96 As has been found in particular in paragraphs 71, 73 and 74 of the present judgment, in order for the Commission to adopt a decision pursuant to Article 25(6) of Directive 95/46, it must find, duly stating reasons, that the third country concerned in fact ensures, by reason of its domestic law or its international commitments, a level of protection of fundamental rights essentially equivalent to that guaranteed in the EU legal order, a level that is apparent in particular from the preceding paragraphs of the present judgment.
97 However, the Commission did not state, in Decision 2000/520, that the United States in fact ‘ensures’ an adequate level of protection by reason of its domestic law or its international commitments. 98 Consequently, without there being any need to examine the content of the safe harbour principles, it is to be concluded that Article 1 of Decision 2000/520 fails to comply with the requirements laid down in Article 25(6) of Directive 95/46, read in the light of the Charter, and that it is accordingly invalid... 
99      ... national supervisory authorities must be able to examine, with complete independence, any claim concerning the protection of a person’s rights and freedoms in regard to the processing of personal data relating to him. That is in particular the case where, in bringing such a claim, that person raises questions regarding the compatibility of a Commission decision adopted pursuant to Article 25(6) of that directive with the protection of the privacy and of the fundamental rights and freedoms of individuals...  
102 The first subparagraph of Article 3(1) of Decision 2000/520 must ... be understood as denying the national supervisory authorities the powers which they derive from Article 28 of Directive 95/46, where a person, in bringing a claim under that provision, puts forward matters that may call into question whether a Commission decision that has found, on the basis of Article 25(6) of the directive, that a third country ensures an adequate level of protection is compatible with the protection of the privacy and of the fundamental rights and freedoms of individuals.
103 The implementing power granted by the EU legislature to the Commission in Article 25(6) of Directive 95/46 does not confer upon it competence to restrict the national supervisory authorities’ powers referred to in the previous paragraph of the present judgment.
104 That being so, it must be held that, in adopting Article 3 of Decision 2000/520, the Commission exceeded the power which is conferred upon it in Article 25(6) of Directive 95/46, read in the light of the Charter, and that Article 3 of the decision is therefore invalid.
105 As Articles 1 and 3 of Decision 2000/520 are inseparable from Articles 2 and 4 of that decision and the annexes thereto, their invalidity affects the validity of the decision in its entirety. 106 Having regard to all the foregoing considerations, it is to be concluded that Decision 2000/520 is invalid."
The Court concludes that the Safe Harbour Decision 2000/520 is invalid.

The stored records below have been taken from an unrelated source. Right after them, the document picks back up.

<file path="src/rtl/data_bus_receive_ml_if.sv">
`default_nettype none
// ============================================================================
// Module   : data_bus_receive_ml_if
// Brief    : Bus bundle between the multi-lane data bus receiver and its
//            surroundings: lane bytes and data-mode controls in, ordered-set
//            codes and forwarded transport bytes out.
// Revision : 1.0 - initial release
// ============================================================================
interface data_bus_receive_ml_if #(
  parameter int LANES = 2
);
  logic                   data_os;
  logic [3:0]             d_sel;
  logic [8*LANES-1:0]     lanes_rx;
  logic [8*LANES-1:0]     transport_layer_data_out;
  logic [3:0]             os_in;
  logic                   os_valid;
  logic [4*LANES-1:0]     os_lane;
  logic                   lane_mismatch;

  // Side that supplies lane bytes and consumes detection results.
  modport master (
    output data_os, d_sel, lanes_rx,
    input  transport_layer_data_out, os_in, os_valid, os_lane, lane_mismatch
  );

  // Receiver side.
  modport slave (
    input  data_os, d_sel, lanes_rx,
    output transport_layer_data_out, os_in, os_valid, os_lane, lane_mismatch
  );
endinterface
`default_nettype wire

</file>
<file path="src/rtl/data_bus_receive_ml.sv">
`default_nettype none
// ============================================================================
// Module   : data_bus_receive_ml
// Brief    : Multi-lane USB4 logical-layer data bus receiver. Every lane runs
//            its own SLOS1/SLOS2 PRBS11 checkers and Gen3/Gen4 ordered-set
//            matchers; lane 0 drives the control-FSM report with a valid
//            pulse, hold timeout and cross-lane agreement flag. In data mode
//            all lane bytes are forwarded to the transport layer.
// Revision : 1.0 - initial release
// ============================================================================
module data_bus_receive_ml #(
  parameter int          LANES       = 2,
  parameter logic [10:0] SEED        = 11'b10000000000,
  parameter int          SLOS_BITS   = 2048,
  parameter int          HOLD_CYCLES = 16
) (
  input  wire logic            fsm_clk,
  input  wire logic            rst,
  data_bus_receive_ml_if.slave bus
);

  localparam int CNT_W  = $clog2(SLOS_BITS + 1);
  localparam int HOLD_W = (HOLD_CYCLES < 1) ? 1 : $clog2(HOLD_CYCLES + 1);

  localparam logic [CNT_W:0]  SLOS_LEN  = SLOS_BITS;
  localparam logic [CNT_W:0]  BYTE_BITS = 8;
  localparam logic [HOLD_W:0] HOLD_LIM  = HOLD_CYCLES;
  localparam logic [HOLD_W:0] HOLD_ONE  = 1;

  localparam logic [63:0] GEN3_TS1 = 64'h0101_0000_0000_64F2;
  localparam logic [63:0] GEN3_TS2 = 64'h0100_0000_0000_64F2;
  localparam logic [31:0] GEN4_TS1 = 32'h7E02_D0F0;
  localparam logic [31:0] GEN4_TS2 = 32'h7E04_B0F0;
  localparam logic [31:0] GEN4_TS3 = 32'h7E06_90F0;
  localparam logic [31:0] GEN4_TS4 = 32'h7E0F_0F00;

  localparam logic [3:0] CODE_SLOS1 = 4'd0;
  localparam logic [3:0] CODE_SLOS2 = 4'd1;
  localparam logic [3:0] CODE_G3TS1 = 4'd2;
  localparam logic [3:0] CODE_G3TS2 = 4'd3;
  localparam logic [3:0] CODE_G4TS1 = 4'd4;
  localparam logic [3:0] CODE_G4TS2 = 4'd5;
  localparam logic [3:0] CODE_G4TS3 = 4'd6;
  localparam logic [3:0] CODE_G4TS4 = 4'd7;
  localparam logic [3:0] CODE_DATA  = 4'd8;
  localparam logic [3:0] CODE_NONE  = 4'd9;

  typedef struct packed {
    logic             hit;
    logic [10:0]      s;
    logic [CNT_W-1:0] cnt;
  } slos_t;

  // Checks one byte MSB-first against eight PRBS11 bits starting at s.
  // Returns {all_bits_match, state_after_eight_steps}.
  function automatic logic [11:0] prbs_byte(input logic [10:0] s,
                                            input logic [7:0]  b,
                                            input logic        inv);
    logic [10:0] st;
    logic        ok;
    st = s;
    ok = 1'b1;
    for (int i = 7; i >= 0; i--) begin
      if (b[i] != (st[0] ^ inv)) ok = 1'b0;
      st = {st[9:0], st[10] ^ st[8]};
    end
    return {ok, st};
  endfunction

  // Next SLOS checker state. A broken run immediately retries the same byte
  // as the start of a fresh sequence so no alignment byte is lost.
  function automatic slos_t slos_next(input logic [10:0]      s,
                                      input logic [CNT_W-1:0] cnt,
                                      input logic [7:0]       b,
                                      input logic             inv);
    logic [11:0]  run;
    logic [11:0]  fresh;
    logic [CNT_W:0] inc;
    slos_t        nx;
    run     = prbs_byte(s, b, inv);
    fresh   = prbs_byte(SEED, b, inv);
    inc     = {1'b0, cnt} + BYTE_BITS;
    nx.hit  = 1'b0;
    nx.s    = SEED;
    nx.cnt  = '0;
    if (run[11]) begin
      if (inc >= SLOS_LEN) begin
        nx.hit = 1'b1;
      end else begin
        nx.s   = run[10:0];
        nx.cnt = inc[CNT_W-1:0];
      end
    end else if (fresh[11]) begin
      nx.s   = fresh[10:0];
      nx.cnt = BYTE_BITS[CNT_W-1:0];
    end
    return nx;
  endfunction

  logic       data_mode;
  logic [3:0] lane_code [LANES];
  logic       mismatch;

  logic [HOLD_W-1:0] hold_q;
  logic [HOLD_W:0]   hold_inc;

  assign data_mode = bus.data_os && (bus.d_sel == 4'h8);
  assign hold_inc  = {1'b0, hold_q} + HOLD_ONE;

  for (genvar l = 0; l < LANES; l++) begin : g_lane
    logic [7:0]       lane_q;
    logic [63:0]      window;
    logic [63:0]      window_nx;
    logic [10:0]      s1_q;
    logic [10:0]      s2_q;
    logic [CNT_W-1:0] c1_q;
    logic [CNT_W-1:0] c2_q;
    slos_t            s1_nx;
    slos_t            s2_nx;
    logic [3:0]       code;

    assign window_nx = {window[55:0], lane_q};
    assign s1_nx     = slos_next(s1_q, c1_q, lane_q, 1'b0);
    assign s2_nx     = slos_next(s2_q, c2_q, lane_q, 1'b1);
    assign lane_code[l] = code;

    // Same-cycle hits on this lane resolve in fixed priority order.
    always_comb begin
      code = CODE_NONE;
      if (s1_nx.hit)                    code = CODE_SLOS1;
      else if (s2_nx.hit)               code = CODE_SLOS2;
      else if (window_nx == GEN3_TS1)   code = CODE_G3TS1;
      else if (window_nx == GEN3_TS2)   code = CODE_G3TS2;
      else if (window_nx[31:0] == GEN4_TS1) code = CODE_G4TS1;
      else if (window_nx[31:0] == GEN4_TS2) code = CODE_G4TS2;
      else if (window_nx[31:0] == GEN4_TS3) code = CODE_G4TS3;
      else if (window_nx[31:0] == GEN4_TS4) code = CODE_G4TS4;
    end

    // Input byte stage and detector state; data mode restarts detection.
    always_ff @(posedge fsm_clk or negedge rst) begin
      if (!rst) begin
        lane_q <= '0;
        window <= '0;
        s1_q   <= SEED;
        s2_q   <= SEED;
        c1_q   <= '0;
        c2_q   <= '0;
      end else begin
        lane_q <= bus.lanes_rx[8*l +: 8];
        if (data_mode) begin
          window <= '0;
          s1_q   <= SEED;
          s2_q   <= SEED;
          c1_q   <= '0;
          c2_q   <= '0;
        end else begin
          window <= window_nx;
          s1_q   <= s1_nx.s;
          s2_q   <= s2_nx.s;
          c1_q   <= s1_nx.cnt;
          c2_q   <= s2_nx.cnt;
        end
      end
    end
  end

  // Any other lane that did not see lane 0's code this cycle disagrees.
  always_comb begin
    mismatch = 1'b0;
    for (int l = 1; l < LANES; l++) begin
      if (lane_code[l] != lane_code[0]) mismatch = 1'b1;
    end
  end

  // Report register: data forwarding, lane-0 report, hold timeout and
  // per-lane last-seen codes.
  always_ff @(posedge fsm_clk or negedge rst) begin
    if (!rst) begin
      bus.transport_layer_data_out <= '0;
      bus.os_in                    <= CODE_NONE;
      bus.os_valid                 <= 1'b0;
      bus.os_lane                  <= {LANES{CODE_NONE}};
      bus.lane_mismatch            <= 1'b0;
      hold_q                       <= '0;
    end else if (data_mode) begin
      bus.transport_layer_data_out <= bus.lanes_rx;
      bus.os_in                    <= CODE_DATA;
      bus.os_valid                 <= 1'b0;
      bus.lane_mismatch            <= 1'b0;
    end else begin
      for (int l = 0; l < LANES; l++) begin
        if (lane_code[l] != CODE_NONE) bus.os_lane[4*l +: 4] <= lane_code[l];
      end
      if (lane_code[0] != CODE_NONE) begin
        bus.os_in         <= lane_code[0];
        bus.os_valid      <= 1'b1;
        bus.lane_mismatch <= mismatch;
        hold_q            <= '0;
      end else begin
        bus.os_valid <= 1'b0;
        if (hold_inc <= HOLD_LIM) hold_q <= hold_inc[HOLD_W-1:0];
        if ((HOLD_CYCLES != 0) && (hold_inc >= HOLD_LIM)) bus.os_in <= CODE_NONE;
      end
    end
  end

endmodule
`default_nettype wire
</file>
<file path="src/flat_wrapper.sv">
// flat-port wrapper written by rule: the top's interface ports become plain ports
module data_bus_receive_ml_flat 
#(
  parameter int          LANES       = 2,
  parameter logic [10:0] SEED        = 11'b10000000000,
  parameter int          SLOS_BITS   = 2048,
  parameter int          HOLD_CYCLES = 16
)
  (fsm_clk, rst, bus_data_os, bus_d_sel, bus_lanes_rx, bus_transport_layer_data_out, bus_os_in, bus_os_valid, bus_os_lane, bus_lane_mismatch);
  data_bus_receive_ml_if #(.LANES(LANES)) bus_i ();
  input  wire logic fsm_clk;
  input  wire logic rst;
  input wire logic [$bits(bus_i.data_os)-1:0] bus_data_os;
  input wire logic [$bits(bus_i.d_sel)-1:0] bus_d_sel;
  input wire logic [$bits(bus_i.lanes_rx)-1:0] bus_lanes_rx;
  output wire logic [$bits(bus_i.transport_layer_data_out)-1:0] bus_transport_layer_data_out;
  output wire logic [$bits(bus_i.os_in)-1:0] bus_os_in;
  output wire logic [$bits(bus_i.os_valid)-1:0] bus_os_valid;
  output wire logic [$bits(bus_i.os_lane)-1:0] bus_os_lane;
  output wire logic [$bits(bus_i.lane_mismatch)-1:0] bus_lane_mismatch;
  assign bus_i.data_os = bus_data_os;
  assign bus_i.d_sel = bus_d_sel;
  assign bus_i.lanes_rx = bus_lanes_rx;
  assign bus_transport_layer_data_out = bus_i.transport_layer_data_out;
  assign bus_os_in = bus_i.os_in;
  assign bus_os_valid = bus_i.os_valid;
  assign bus_os_lane = bus_i.os_lane;
  assign bus_lane_mismatch = bus_i.lane_mismatch;
  data_bus_receive_ml #(.LANES(LANES), .SEED(SEED), .SLOS_BITS(SLOS_BITS), .HOLD_CYCLES(HOLD_CYCLES)) u_core (.fsm_clk(fsm_clk), .rst(rst), .bus(bus_i));
endmodule
</file>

I would just repeat paragraph 93 for emphasis: "Legislation is not limited to what is strictly necessary where it authorises, on a generalised basis, storage of all the personal data of all the persons whose data has been transferred from the European Union to the United States without any differentiation, limitation or exception being made in the light of the objective pursued and without an objective criterion being laid down by which to determine the limits of the access of the public authorities to the data, and of its subsequent use, for purposes which are specific, strictly restricted and capable of justifying the interference which both access to that data and its use entail"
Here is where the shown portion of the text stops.